07/11/2008

Como os cegos sonham?

Liliane Cruz

Sonhos dos cegos

A falta de visão impede que os cegos tenham sonhos? Não. Na ausência dela, os deficientes visuais se valem dos demais sentidos. Sensações, perfumes, sons, barulhos e toques ocupam a mente durante o sono.

Esse é um dos temas de pesquisa da psicóloga Liliane Camargos, que procurou entender como a psicanálise, teoria que se utiliza da interpretação dos sonhos, pode ser aplicada a pessoas com deficiência visual. A pesquisa A psicanálise do olhar: do ver ao perder de vista nos sonhos, na pulsão escópica e na técnica psicanalítica foi defendida como dissertação de mestrado no Programa de Pós-Graduação em Psicologia da UFMG.

Interpretação dos sonhos

De acordo com Liliane, alguns dos conceitos principais da psicanálise foram desenvolvidos a partir do livro A interpretação dos sonhos, de Sigmund Freud. Ela explica que os sonhos analisados pela teoria freudiana se baseavam em dados visuais. Sendo assim, ela se perguntou se os conceitos da psicanálise poderiam ser aplicados a quem não tem visão.

A resposta é positiva, mas Liliane propõe que é necessário levar em conta o olhar do consciente e o olhar das pulsões. Nesse sentido, pacientes cegos podem se submeter a tratamento psicanalítico.

Desejo de ver e ser visto

Na pesquisa, Liliane Camargos também procurou investigar se os cegos têm pulsão escópica. "De forma simplificada, pulsão escópica é um conceito para explicar o desejo das pessoas em ver e serem vistas", explica a pesquisadora. Segundo ela, os entrevistados demonstraram interesse em se vestir bem e combinar roupas, mesmo sem poder ver o que usariam. Na ausência da visão, eles se portam de acordo as premissas da sociedade, que dá muito valor ao visual, diz a pesquisadora.

Cegueira branca

Em um dos capítulos da dissertação, Liliane estabelece contato com a produção literária acerca da cegueira. Um texto analisado é Ensaio sobre a cegueira, de José Saramago, transformado em filme pelo cineasta Fernando Meirelles. A obra de Saramago trata de uma hipotética epidemia de cegueira que assola um país, com o detalhe de que a cegueira é branca e não escura, mais comum.

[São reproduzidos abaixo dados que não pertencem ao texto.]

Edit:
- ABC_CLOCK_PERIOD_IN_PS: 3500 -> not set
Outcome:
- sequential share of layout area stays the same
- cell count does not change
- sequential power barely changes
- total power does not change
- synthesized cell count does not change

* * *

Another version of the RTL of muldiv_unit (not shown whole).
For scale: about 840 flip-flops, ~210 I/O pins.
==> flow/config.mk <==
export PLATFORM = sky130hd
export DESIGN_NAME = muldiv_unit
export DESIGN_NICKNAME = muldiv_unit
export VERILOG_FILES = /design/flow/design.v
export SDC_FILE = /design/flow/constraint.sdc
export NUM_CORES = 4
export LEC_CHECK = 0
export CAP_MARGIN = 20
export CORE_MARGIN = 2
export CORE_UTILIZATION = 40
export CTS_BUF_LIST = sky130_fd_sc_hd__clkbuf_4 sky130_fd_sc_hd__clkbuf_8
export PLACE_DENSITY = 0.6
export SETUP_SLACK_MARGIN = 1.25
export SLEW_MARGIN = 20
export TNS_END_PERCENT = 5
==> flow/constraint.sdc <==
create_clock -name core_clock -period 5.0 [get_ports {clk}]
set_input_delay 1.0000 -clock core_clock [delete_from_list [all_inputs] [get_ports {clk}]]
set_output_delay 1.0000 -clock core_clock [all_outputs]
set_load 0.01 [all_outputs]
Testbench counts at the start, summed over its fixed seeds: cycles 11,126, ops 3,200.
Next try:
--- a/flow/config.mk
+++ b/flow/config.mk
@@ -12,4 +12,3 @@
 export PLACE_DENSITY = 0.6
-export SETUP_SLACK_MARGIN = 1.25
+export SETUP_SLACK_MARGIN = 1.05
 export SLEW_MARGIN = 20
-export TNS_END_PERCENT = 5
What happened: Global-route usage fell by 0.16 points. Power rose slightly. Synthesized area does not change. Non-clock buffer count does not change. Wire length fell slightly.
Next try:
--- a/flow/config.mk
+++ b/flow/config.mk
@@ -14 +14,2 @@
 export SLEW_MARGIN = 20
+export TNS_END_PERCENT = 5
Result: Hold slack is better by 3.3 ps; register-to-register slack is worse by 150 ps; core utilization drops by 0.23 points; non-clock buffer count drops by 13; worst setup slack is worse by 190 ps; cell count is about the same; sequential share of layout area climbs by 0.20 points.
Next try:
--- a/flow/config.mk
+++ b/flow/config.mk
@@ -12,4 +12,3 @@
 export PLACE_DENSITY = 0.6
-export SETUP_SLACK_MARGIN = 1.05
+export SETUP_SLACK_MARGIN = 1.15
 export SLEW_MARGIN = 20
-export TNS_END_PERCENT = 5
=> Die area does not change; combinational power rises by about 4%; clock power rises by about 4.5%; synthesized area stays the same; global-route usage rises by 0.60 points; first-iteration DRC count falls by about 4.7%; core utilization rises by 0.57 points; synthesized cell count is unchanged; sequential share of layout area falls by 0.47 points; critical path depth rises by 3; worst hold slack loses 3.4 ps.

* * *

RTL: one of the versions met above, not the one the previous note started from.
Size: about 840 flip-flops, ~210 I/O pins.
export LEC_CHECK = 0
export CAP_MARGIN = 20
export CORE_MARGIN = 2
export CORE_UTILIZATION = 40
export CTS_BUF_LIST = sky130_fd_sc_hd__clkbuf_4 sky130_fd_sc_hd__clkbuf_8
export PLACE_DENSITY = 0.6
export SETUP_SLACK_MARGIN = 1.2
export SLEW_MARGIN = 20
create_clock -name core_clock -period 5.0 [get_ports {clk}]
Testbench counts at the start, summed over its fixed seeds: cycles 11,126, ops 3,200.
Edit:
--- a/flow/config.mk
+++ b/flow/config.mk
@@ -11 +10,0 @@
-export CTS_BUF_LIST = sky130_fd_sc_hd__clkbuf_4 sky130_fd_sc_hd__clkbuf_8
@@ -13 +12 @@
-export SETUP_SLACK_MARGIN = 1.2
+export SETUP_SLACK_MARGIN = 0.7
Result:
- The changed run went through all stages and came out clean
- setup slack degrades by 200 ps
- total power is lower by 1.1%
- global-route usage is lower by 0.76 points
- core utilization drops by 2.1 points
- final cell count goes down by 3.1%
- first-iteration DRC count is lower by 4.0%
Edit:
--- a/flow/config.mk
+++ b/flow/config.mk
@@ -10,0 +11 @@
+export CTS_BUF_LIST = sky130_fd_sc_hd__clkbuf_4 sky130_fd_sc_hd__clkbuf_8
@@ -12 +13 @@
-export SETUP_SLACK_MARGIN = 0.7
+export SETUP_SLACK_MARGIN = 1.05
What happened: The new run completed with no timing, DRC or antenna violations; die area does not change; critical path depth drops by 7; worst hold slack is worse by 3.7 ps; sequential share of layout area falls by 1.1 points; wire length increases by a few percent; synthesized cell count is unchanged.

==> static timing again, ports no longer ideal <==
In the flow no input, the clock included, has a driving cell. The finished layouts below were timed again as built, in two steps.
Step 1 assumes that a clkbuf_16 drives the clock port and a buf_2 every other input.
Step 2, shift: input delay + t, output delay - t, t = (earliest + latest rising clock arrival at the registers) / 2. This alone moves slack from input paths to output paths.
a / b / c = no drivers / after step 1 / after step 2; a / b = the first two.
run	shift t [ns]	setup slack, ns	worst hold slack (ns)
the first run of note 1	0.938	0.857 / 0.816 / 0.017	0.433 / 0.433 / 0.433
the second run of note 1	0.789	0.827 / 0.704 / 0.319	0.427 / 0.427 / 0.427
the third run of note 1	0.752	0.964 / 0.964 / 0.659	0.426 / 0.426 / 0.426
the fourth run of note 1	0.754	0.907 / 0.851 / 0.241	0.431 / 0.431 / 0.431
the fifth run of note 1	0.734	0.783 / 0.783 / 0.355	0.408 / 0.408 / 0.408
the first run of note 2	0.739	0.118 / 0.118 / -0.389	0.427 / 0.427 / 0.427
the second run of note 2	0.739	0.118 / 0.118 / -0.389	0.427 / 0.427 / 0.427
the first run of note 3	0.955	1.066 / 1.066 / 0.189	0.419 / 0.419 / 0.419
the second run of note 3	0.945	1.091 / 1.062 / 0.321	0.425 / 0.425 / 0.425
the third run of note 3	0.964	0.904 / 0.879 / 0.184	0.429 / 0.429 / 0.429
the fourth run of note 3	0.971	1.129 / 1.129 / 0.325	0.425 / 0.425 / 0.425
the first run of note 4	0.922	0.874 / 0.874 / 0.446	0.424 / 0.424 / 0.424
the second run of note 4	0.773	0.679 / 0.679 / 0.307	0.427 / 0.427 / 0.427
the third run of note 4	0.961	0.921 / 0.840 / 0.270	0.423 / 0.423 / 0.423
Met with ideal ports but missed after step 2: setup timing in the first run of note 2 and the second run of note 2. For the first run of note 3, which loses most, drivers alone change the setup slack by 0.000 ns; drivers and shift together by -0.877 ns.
Context: an optimization exercise on an open-source flow, tuned for small area, a short achievable clock period and few clock cycles per item. The choices shown serve that exercise and are no tape-out recipe.
Only simulation tests tie the RTL to the original design; equivalence was not proved.
Power figures rest on the tool's default switching activity, not on a simulated workload.

// pe_injection_port
module pe_injection_port #(
    parameter int phit_size               = noc_pkg::PHIT_SIZE,
    parameter int flit_size               = 1,
    parameter int addr_length             = 8,
    parameter int addr_place_in_header    = 0,
    parameter int no_vc                   = 8,
    parameter int floorplusone_log2_no_vc = noc_pkg::VC_IDX_W,
    parameter int buf_depth               = 4
) (
    input  logic                               clk,
    input  logic                               full_reset,
    input  logic [phit_size-1:0]               in_data,
    input  logic                               in_sent_req,
    input  logic                               in_new,
    input  logic [floorplusone_log2_no_vc-1:0] in_vc_no,
    output logic                               out_ready,
    output logic [phit_size-1:0]               out_data,
    output logic                               out_sent_req,
    output logic                               out_new,
    output logic                               out_tail,
    output logic [floorplusone_log2_no_vc-1:0] out_vc_no,
    input  logic                               in_ready,
    output logic [addr_length-1:0]             out_dest_addr,
  ...
For scale: about 0.033 mm² of cells after synthesis.
==> flow/config.mk <==
export PLATFORM = sky130hd
export DESIGN_NAME = pe_injection_port
export DESIGN_NICKNAME = pe_injection_port
export VERILOG_FILES = /design/flow/design.v
export SDC_FILE = /design/flow/constraint.sdc
export NUM_CORES = 4
export LEC_CHECK = 0
export CAP_MARGIN = 20
export CORE_MARGIN = 2
export CORE_UTILIZATION = 75
export CTS_CLUSTER_DIAMETER = 100
export CTS_CLUSTER_SIZE = 25
export SETUP_SLACK_MARGIN = 3.55
export SLEW_MARGIN = 20
export SYNTH_HIERARCHICAL = 1
==> flow/constraint.sdc <==
create_clock -name core_clock -period 7.0 [get_ports {clk}]
set_input_delay 1.4000 -clock core_clock [delete_from_list [all_inputs] [get_ports {clk}]]
set_output_delay 1.4000 -clock core_clock [all_outputs]
set_load 0.01 [all_outputs]
standard.sh (not shown) runs the stock make flow with config.mk's settings and CLKGATE_MAP_FILE= SYNTH_SCRIPT=/design/flow/synth_recipe.tcl, a recipe that flattens the netlist after the stock synthesis.
==> flow/flow/run.sh <==
#!/bin/bash
# The standard layout (standard.sh, unchanged synthesis and steps), with one
# change: the port buffers that global placement inserts are plain
# sky130_fd_sc_hd__buf_1 cells instead of the delay buffers buffer_ports
# picks by default; timing repair still resizes them where needed.
# All of ORFS's output goes to standard.log here, and its per-step logs stay
# under orfs/logs/.
set -euo pipefail
export BUFFER_PORTS_ARGS="-buffer_cell sky130_fd_sc_hd__buf_1"
bash standard.sh > standard.log 2>&1
The baseline produced a clean layout.
Testbench counts at the start, summed over its fixed seeds: cycles 10,595, packets 2,400.
Then changed:
- CORE_UTILIZATION: 75 -> 60
What happened:
- The changed run produced a clean layout
- setup slack is better by 0.027 ns
- die area climbs by a quarter to a third
- utilization is lower by 16 points
- sequential power stays flat
- cell area rose slightly
- non-clock buffer count grows by 24
- routed wire length is higher by a few percent
- sequential share of layout area drops by 0.73 points
- hold slack is about the same
- area after synthesis is unchanged

try-juniper:
The RTL this note starts from:
==> flow/design.v <==
package noc_pkg;
    localparam int PHIT_SIZE          = 16;
    localparam int VC_IDX_W           = 4;
    localparam int LENGTH_PHIT_INDEX  = 1;
    localparam int LENGTH_FIELD_WIDTH = 16;
    localparam int CNT_W              = 17;
    typedef logic [PHIT_SIZE-1:0] phit_t;
    typedef logic [VC_IDX_W-1:0]  vc_idx_t;
    typedef enum logic {
        ARB  = 1'b0,
        SEND = 1'b1
    } out_state_t;
    function automatic logic [CNT_W-1:0] pkt_phits(
        input logic [LENGTH_FIELD_WIDTH-1:0] len,
        input int                            fs
    );
        logic [CNT_W-1:0] p;
        p = CNT_W'(len * fs);
        if (p < CNT_W'(2)) p = CNT_W'(2);
        pkt_phits = p;
    endfunction
endpackage
module inj_vc_fifo #(
    parameter int W     = 17,
    parameter int DEPTH = 4
) (
    input  logic         clk,
    input  logic         rst,
    input  logic         push,
    input  logic [W-1:0] din,
    input  logic         pop,
    input  logic         rsel,
    output logic [W-1:0] dout,
    output logic         full,
    output logic         empty
);
    localparam logic [7:0] CODES = 8'b10_11_01_00;
    logic [W-1:0] mem [4];
    logic [1:0]   wp, rp, wp_n, rp_n;
    assign wp_n = {wp[0], ~wp[1]};
    assign rp_n = {rp[0], ~rp[1]};
    always_comb begin
        dout = '0;
        for (int i = 0; i < 4; i++)
            dout = dout | (mem[i] & {W{rsel & (rp == CODES[2*i +: 2])}});
    end
    always_ff @(posedge clk) begin
        if (rst) begin
            wp    <= 2'b00;
            rp    <= 2'b00;
            full  <= 1'b0;
            empty <= 1'b1;
        end else begin
            if (push) wp <= wp_n;
            if (pop)  rp <= rp_n;
            if (push & ~pop) begin
                empty <= 1'b0;
                full  <= (wp_n == rp);
            end
            if (pop & ~push) begin
                full  <= 1'b0;
                empty <= (rp_n == wp);
            end
        end
    end
    for (genvar i = 0; i < 4; i++) begin : g_ent
        always_ff @(posedge clk) begin
            if (push && wp == CODES[2*i +: 2]) mem[i] <= din;
        end
    end
endmodule
This is an optimization exercise on Yosys and OpenROAD, whose aim is a short achievable clock period and few clock cycles, not a production implementation.
Function was checked by simulation only, so behaviour that the tests miss may differ from the original.
Power and IR drop assume default switching activity.

<file path="flow/design.v">
`default_nettype none
package procPkg;
    localparam int dataW = 16;
    localparam int regAddrW = 3;
    localparam int immW = 6;
    localparam int opcodeW = 4;
    localparam int opcodeLsb = 12;
    localparam int rdLsb = 9;
    localparam int rsLsb = 6;
    localparam int rtLsb = 3;
    localparam int immLsb = 0;
    localparam logic [opcodeW-1:0] opNop   = 4'd0;
    localparam logic [opcodeW-1:0] opAdd   = 4'd1;
    localparam logic [opcodeW-1:0] opSub   = 4'd2;
    localparam logic [opcodeW-1:0] opAnd   = 4'd3;
    localparam logic [opcodeW-1:0] opOr    = 4'd4;
    localparam logic [opcodeW-1:0] opXor   = 4'd5;
    localparam logic [opcodeW-1:0] opAddi  = 4'd6;
    localparam logic [opcodeW-1:0] opLd    = 4'd7;
    localparam logic [opcodeW-1:0] opSt    = 4'd8;
    localparam logic [opcodeW-1:0] opIn    = 4'd9;
    localparam logic [opcodeW-1:0] opOut   = 4'd10;
    localparam logic [opcodeW-1:0] opBeqz  = 4'd11;
    localparam logic [opcodeW-1:0] opJmp   = 4'd12;
    localparam logic idle = 1'b0;
    localparam logic running = 1'b1;
    localparam logic [dataW-1:0] nopInstr = '0;
endpackage
`default_nettype wire
`timescale 1ns/1ps
`default_nettype none
import procPkg::*;
module prefixAdder (
    input  logic [dataW-1:0] a,
    input  logic [dataW-1:0] b,
    input  logic             cin,
    output logic [dataW-1:0] sum
);
    logic [dataW-1:0] p;
    logic [dataW-1:0] g [0:4];
    logic [dataW-1:0] q [0:4];
    always_comb begin
        p = a ^ b;
        g[0] = a & b;
        g[0][0] = (a[0] & b[0]) | (p[0] & cin);
        q[0] = p;
        for (int l = 0; l < 4; l++) begin
            for (int i = 0; i < dataW; i++) begin
                if (i >= (1 << l)) begin
                    g[l+1][i] = g[l][i] | (q[l][i] & g[l][i - (1 << l)]);
                    q[l+1][i] = q[l][i] & q[l][i - (1 << l)];
                end else begin
                    g[l+1][i] = g[l][i];
                    q[l+1][i] = q[l][i];
                end
            end
        end
        sum[0] = p[0] ^ cin;
        for (int i = 1; i < dataW; i++) begin
            sum[i] = p[i] ^ g[4][i-1];
        end
    end
endmodule
module sumDecode #(
    parameter int w = 6
) (
    input  logic [w-1:0]    a,
    input  logic [w-1:0]    b,
    output logic [2**w-1:0] hit
);
    always_comb begin
        for (int k = 0; k < 2**w; k++) begin
            logic [w-1:0] kk;
            logic [w-1:0] need;
            logic [w-1:0] carry;
            kk = w'(k);
            need = a ^ b ^ kk;
            carry[0] = 1'b0;
            for (int i = 1; i < w; i++) begin
                carry[i] = kk[i-1] ? (a[i-1] & b[i-1]) : (a[i-1] | b[i-1]);
            end
            hit[k] = need == carry;
        end
    end
endmodule
`default_nettype wire
`timescale 1ns/1ps
`default_nettype none
import procPkg::*;
module processor #(
    parameter int imemAddrW = 6,
    parameter int dmemAddrW = 6
) (
    input  logic                 clk,
    input  logic                 rstN,
    input  logic                 start,
    input  logic                 imemWe,
    input  logic [imemAddrW-1:0] imemAddr,
    input  logic [dataW-1:0]     imemData,
    input  logic [dataW-1:0]     inputPort,
    output logic [dataW-1:0]     outputPort,
    output logic                 outValid
);
    localparam int nI = 2**imemAddrW;
    localparam int nD = 2**dmemAddrW;
    logic [dataW-1:0]     imem [0:nI-1];
    logic [imemAddrW-1:0] tgtMem [0:nI-1];    
    logic                 skipMem [0:nI-1];   
    logic [regAddrW-1:0]  bIdxMem [0:nI-1];   
    logic                 wrMem [0:nI-1];     
    logic                 beqzMem [0:nI-1];   
    logic                 outMem [0:nI-1];    
    logic running;
    logic [opcodeW-1:0] ldOp;
    logic ldNop;
    assign ldOp = imemData[opcodeLsb +: opcodeW];
    assign ldNop = ldOp == opNop || ldOp > opJmp;
    always_ff @(posedge clk) begin
        if (imemWe && !running) begin
            imem[imemAddr] <= imemData;
            tgtMem[imemAddr] <= imemAddr + imemAddrW'(1) + (ldNop ? imemAddrW'(0) : imemData[imemAddrW-1:0]);
            skipMem[imemAddr] <= ldNop || ldOp == opJmp;
            bIdxMem[imemAddr] <= (ldOp == opSt) ? imemData[rdLsb +: regAddrW] : imemData[rtLsb +: regAddrW];
            wrMem[imemAddr] <= ldOp == opAdd || ldOp == opSub || ldOp == opAnd || ldOp == opOr ||
                               ldOp == opXor || ldOp == opAddi || ldOp == opLd || ldOp == opIn;
            beqzMem[imemAddr] <= ldOp == opBeqz;
            outMem[imemAddr] <= ldOp == opOut;
        end
    end
    logic                 fuseMem [0:nI-1];   
    logic                 outFMem [0:nI-1];   
    logic                 outDepMem [0:nI-1];  
    logic [imemAddrW-1:0] nxtMem [0:nI-1];    
    logic [imemAddrW-1:0] brMem [0:nI-1];     
    logic                 sameMem [0:nI-1];   
    always_ff @(posedge clk) begin
        for (int k = 0; k < nI; k++) begin
            logic [dataW-1:0] w0, w1;
            logic sameReg;
            w0 = imem[k];
            w1 = imem[(k + 1) % nI];
            sameReg = w1[rsLsb +: regAddrW] == w0[rdLsb +: regAddrW];
            fuseMem[k] <= wrMem[k] && beqzMem[(k + 1) % nI] && sameReg;
            outFMem[k] <= !skipMem[k] && !outMem[k] && !beqzMem[k] && outMem[(k + 1) % nI];
            outDepMem[k] <= wrMem[k] && sameReg;
        end
    end
    always_ff @(posedge clk) begin
        for (int k = 0; k < nI; k++) begin
            logic [imemAddrW-1:0] seq1, seq2;
            logic [imemAddrW-1:0] t0, t1;
            t0 = tgtMem[k];
            t1 = tgtMem[(k + 1) % nI];
            seq1 = skipMem[(k + 1) % nI] ? t1 : imemAddrW'(k + 1);
            seq2 = skipMem[(k + 2) % nI] ? tgtMem[(k + 2) % nI] : imemAddrW'(k + 2);
            nxtMem[k] <= skipMem[k] ? t0 : ((fuseMem[k] || outFMem[k]) ? seq2 : seq1);
            brMem[k] <= fuseMem[k] ? t1 : t0;
            sameMem[k] <= fuseMem[k] ? t1 == seq2 : t0 == seq1;
        end
    end
    logic [nI-1:0] staleNew, staleOld;
    always_ff @(posedge clk) begin
        for (int k = 0; k < nI; k++) begin
            staleNew[k] <= imemWe && !running &&
                (imemAddr == imemAddrW'(k) || imemAddr == imemAddrW'(k + 1) || imemAddr == imemAddrW'(k + 2));
        end
        staleOld <= staleNew;
    end
    logic [dataW-1:0] regFile [0:7];
    logic [dataW-1:0] dmem [0:nD-1];
    logic             dZero [0:nD-1];    
    logic [nI-1:0] pcOh;
    logic dValid;
    logic [dataW-1:0] dWord;
    logic [regAddrW-1:0] dBIdx;
    logic [imemAddrW-1:0] dTgt;
    logic dSame;
    logic dFuse;
    logic dOutF, dOutDep;
    logic [regAddrW-1:0] dOutRs;
    logic eValid;
    logic eWr, eSelSum, eSub, eAnd, eOr, eXor, eLd, eSt, eIn, eOut, eBeqz;
    logic [regAddrW-1:0] eRd;
    logic [dataW-1:0] eRegA, eRegB, eRegBx;
    logic eFwdA, eFwdB;
    logic [nD-1:0] eAddrOh;
    logic [nI-1:0] eTgtOh;
    logic eSame;
    logic eFuse;
    logic eOutF, eOutDep, eFwdC;
    logic [dataW-1:0] eRegC;
    logic inZero;
    logic [dataW-1:0] lastResult;
    logic [dataW-1:0] inReg;
    logic mispredict;
    logic stall;
    logic [dataW-1:0] fWord;
    logic [imemAddrW-1:0] fTgt, fNxt;
    logic fSkip, fSame, fFuse, fOutF, fOutDep, fStale;
    logic [regAddrW-1:0] fOutRs, fBIdx;
    logic [nI-1:0] fNxtOh;
    always_comb begin
        fWord = '0;
        fTgt = '0;
        fNxt = '0;
        fSkip = 1'b0;
        fSame = 1'b0;
        fFuse = 1'b0;
        fOutF = 1'b0;
        fOutDep = 1'b0;
        fStale = 1'b0;
        fOutRs = '0;
        fBIdx = '0;
        for (int k = 0; k < nI; k++) begin
            fWord = fWord | ({dataW{pcOh[k]}} & imem[k]);
            fOutF = fOutF | (pcOh[k] & outFMem[k]);
            fOutDep = fOutDep | (pcOh[k] & outDepMem[k]);
            fStale = fStale | (pcOh[k] & (staleNew[k] | staleOld[k]));
            fOutRs = fOutRs | ({regAddrW{pcOh[k]}} & imem[(k + 1) % nI][rsLsb +: regAddrW]);
            fBIdx = fBIdx | ({regAddrW{pcOh[k]}} & bIdxMem[k]);
            fTgt = fTgt | ({imemAddrW{pcOh[k]}} & brMem[k]);
            fNxt = fNxt | ({imemAddrW{pcOh[k]}} & nxtMem[k]);
            fSkip = fSkip | (pcOh[k] & skipMem[k]);
            fSame = fSame | (pcOh[k] & sameMem[k]);
            fFuse = fFuse | (pcOh[k] & fuseMem[k]);
        end
        for (int k = 0; k < nI; k++) begin
            fNxtOh[k] = fNxt == imemAddrW'(k);
        end
    end
    logic fetch;
    assign fetch = running || start;
    always_ff @(posedge clk) begin
        if (!rstN) begin
            running <= 1'b0;
        end else if (start) begin
            running <= 1'b1;
        end
    end
    always_ff @(posedge clk) begin
        if (!rstN) begin
            pcOh <= nI'(1);
            dValid <= 1'b0;
        end else if (mispredict) begin
            pcOh <= eTgtOh;
            dValid <= 1'b0;
        end else if (!fetch || fStale) begin
            dValid <= 1'b0;
        end else if (!stall) begin
            pcOh <= fNxtOh;
            dValid <= !fSkip;
        end
    end
    always_ff @(posedge clk) begin
        if (!stall) begin
            dWord <= fWord;
            dTgt <= fTgt;
            dSame <= fSame;
            dFuse <= fFuse;
            dOutF <= fOutF;
            dOutDep <= fOutDep;
            dOutRs <= fOutRs;
            dBIdx <= fBIdx;
        end
    end
    logic [opcodeW-1:0] op;
    logic [regAddrW-1:0] rd, rs;
    logic [dataW-1:0] immExt;
    logic [dataW-1:0] regA, regB, regC;
    logic iAdd, iSub, iAnd, iOr, iXor, iAddi, iLd, iSt, iIn, iOut, iBeqz, iWr, iUsesB;
    logic [nD-1:0] addrOh;
    assign op = dWord[opcodeLsb +: opcodeW];
    assign rd = dWord[rdLsb +: regAddrW];
    assign rs = dWord[rsLsb +: regAddrW];
    assign immExt = {{(dataW-immW){dWord[immW-1]}}, dWord[immW-1:0]};
    always_comb begin
        iAdd = op == opAdd;
        iSub = op == opSub;
        iAnd = op == opAnd;
        iOr = op == opOr;
        iXor = op == opXor;
        iAddi = op == opAddi;
        iLd = op == opLd;
        iSt = op == opSt;
        iIn = op == opIn;
        iOut = op == opOut;
        iBeqz = op == opBeqz;
        iWr = iAdd | iSub | iAnd | iOr | iXor | iAddi | iLd | iIn;
        iUsesB = iAdd | iSub | iAnd | iOr | iXor | iSt;
    end
    always_comb begin
        regA = '0;
        regB = '0;
        regC = '0;
        for (int r = 0; r < 8; r++) begin
            regC = regC | ({dataW{dOutRs == regAddrW'(r)}} & regFile[r]);
            regA = regA | ({dataW{rs == regAddrW'(r)}} & regFile[r]);
            regB = regB | ({dataW{dBIdx == regAddrW'(r)}} & regFile[r]);
        end
    end
    sumDecode #(.w(dmemAddrW)) addrDecode (
        .a(regA[dmemAddrW-1:0]),
        .b(dWord[dmemAddrW-1:0]),
        .hit(addrOh)
    );
    assign stall = dValid && (iLd || iSt) && eValid && eWr && (eRd == rs) && !mispredict;
    always_ff @(posedge clk) begin
        if (!rstN) begin
            eValid <= 1'b0;
        end else begin
            eValid <= dValid && !stall && !mispredict;
        end
    end
    always_ff @(posedge clk) begin
        eWr <= iWr;
        eSelSum <= iAdd | iSub | iAddi;
        eSub <= iSub;
        eAnd <= iAnd;
        eOr <= iOr;
        eXor <= iXor;
        eLd <= iLd;
        eSt <= iSt;
        eIn <= iIn;
        eOut <= iOut;
        eBeqz <= iBeqz;
        eRd <= rd;
        eRegA <= regA;
        eRegB <= regB;
        eRegBx <= iAddi ? immExt : (iSub ? ~regB : regB);
        eFwdA <= eValid && eWr && (eRd == rs);
        eFwdB <= eValid && eWr && (eRd == dBIdx) && iUsesB;
        eAddrOh <= addrOh;
        for (int k = 0; k < nI; k++) begin
            eTgtOh[k] <= dTgt == imemAddrW'(k);
        end
        eSame <= dSame;
        eFuse <= dFuse;
        eOutF <= dOutF;
        eOutDep <= dOutDep;
        eRegC <= regC;
        eFwdC <= eValid && eWr && (eRd == dOutRs);
        inZero <= inputPort == '0;
        inReg <= inputPort;
    end
    logic [dataW-1:0] opA, opB, opC, addB, sum, ldData, result;
    logic zero;
    assign opA = eFwdA ? lastResult : eRegA;
    assign opB = eFwdB ? lastResult : eRegB;
    assign opC = eFwdC ? lastResult : eRegC;
    assign addB = eFwdB ? (lastResult ^ {dataW{eSub}}) : eRegBx;
    prefixAdder alu (
        .a(opA),
        .b(addB),
        .cin(eSub),
        .sum(sum)
    );
    always_comb begin
        ldData = '0;
        for (int k = 0; k < nD; k++) begin
            ldData = ldData | ({dataW{eAddrOh[k]}} & dmem[k]);
        end
    end
    assign result = ({dataW{eSelSum}} & sum)
                  | ({dataW{eAnd}} & (opA & opB))
                  | ({dataW{eOr}} & (opA | opB))
                  | ({dataW{eXor}} & (opA ^ opB))
                  | ({dataW{eLd}} & ldData)
                  | ({dataW{eIn}} & inReg);
    assign zero = opA == '0;
    logic [dataW-1:0] outReg;
    logic outDep;
    assign outputPort = outDep ? lastResult : outReg;
    logic [dataW-1:0] sumP, sumC;
    logic ldZero, resultZero;
    assign sumP = opA ^ addB;
    assign sumC = {opA[dataW-2:0] | addB[dataW-2:0], eSub};
    always_comb begin
        ldZero = 1'b0;
        for (int k = 0; k < nD; k++) begin
            ldZero = ldZero | (eAddrOh[k] & dZero[k]);
        end
    end
    assign resultZero = (eSelSum && sumP == sumC)
                      | (eAnd && (opA & opB) == '0)
                      | (eOr && (opA | opB) == '0)
                      | (eXor && opA == opB)
                      | (eLd && ldZero)
                      | (eIn && inZero);
    assign mispredict = eValid && !eSame && ((eBeqz && zero) || (eFuse && resultZero));
    always_ff @(posedge clk) begin
        lastResult <= result;
        if (eValid && eWr) begin
            regFile[eRd] <= result;
        end
        for (int k = 0; k < nD; k++) begin
            if (eValid && eSt && eAddrOh[k]) begin
                dmem[k] <= opB;
                dZero[k] <= opB == '0;
            end
        end
        if (eValid && eOutF) begin
            outReg <= opC;
        end else if (eValid && eOut) begin
            outReg <= opA;
        end
    end
    always_ff @(posedge clk) begin
        if (!rstN) begin
            outValid <= 1'b0;
        end else begin
            outValid <= eValid && (eOut || eOutF);
            outDep <= eValid && eOutF && eOutDep;
        end
    end
endmodule
`default_nettype wire
</file>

"Quando eu li o livro, achei estranho uma cegueira branca, mas parece que o Saramago não estava falando de uma cegueira pela ausência, e sim pelo excesso", relata Liliane. Ela afirma que o excesso de estímulos visuais caracteriza a sociedade contemporânea, como se o ser humano não tivesse mais censura ou recalque. Assim como na obra de Saramago, o excesso de luz e de estímulos caracteriza a cegueira coletiva, que resulta no caos.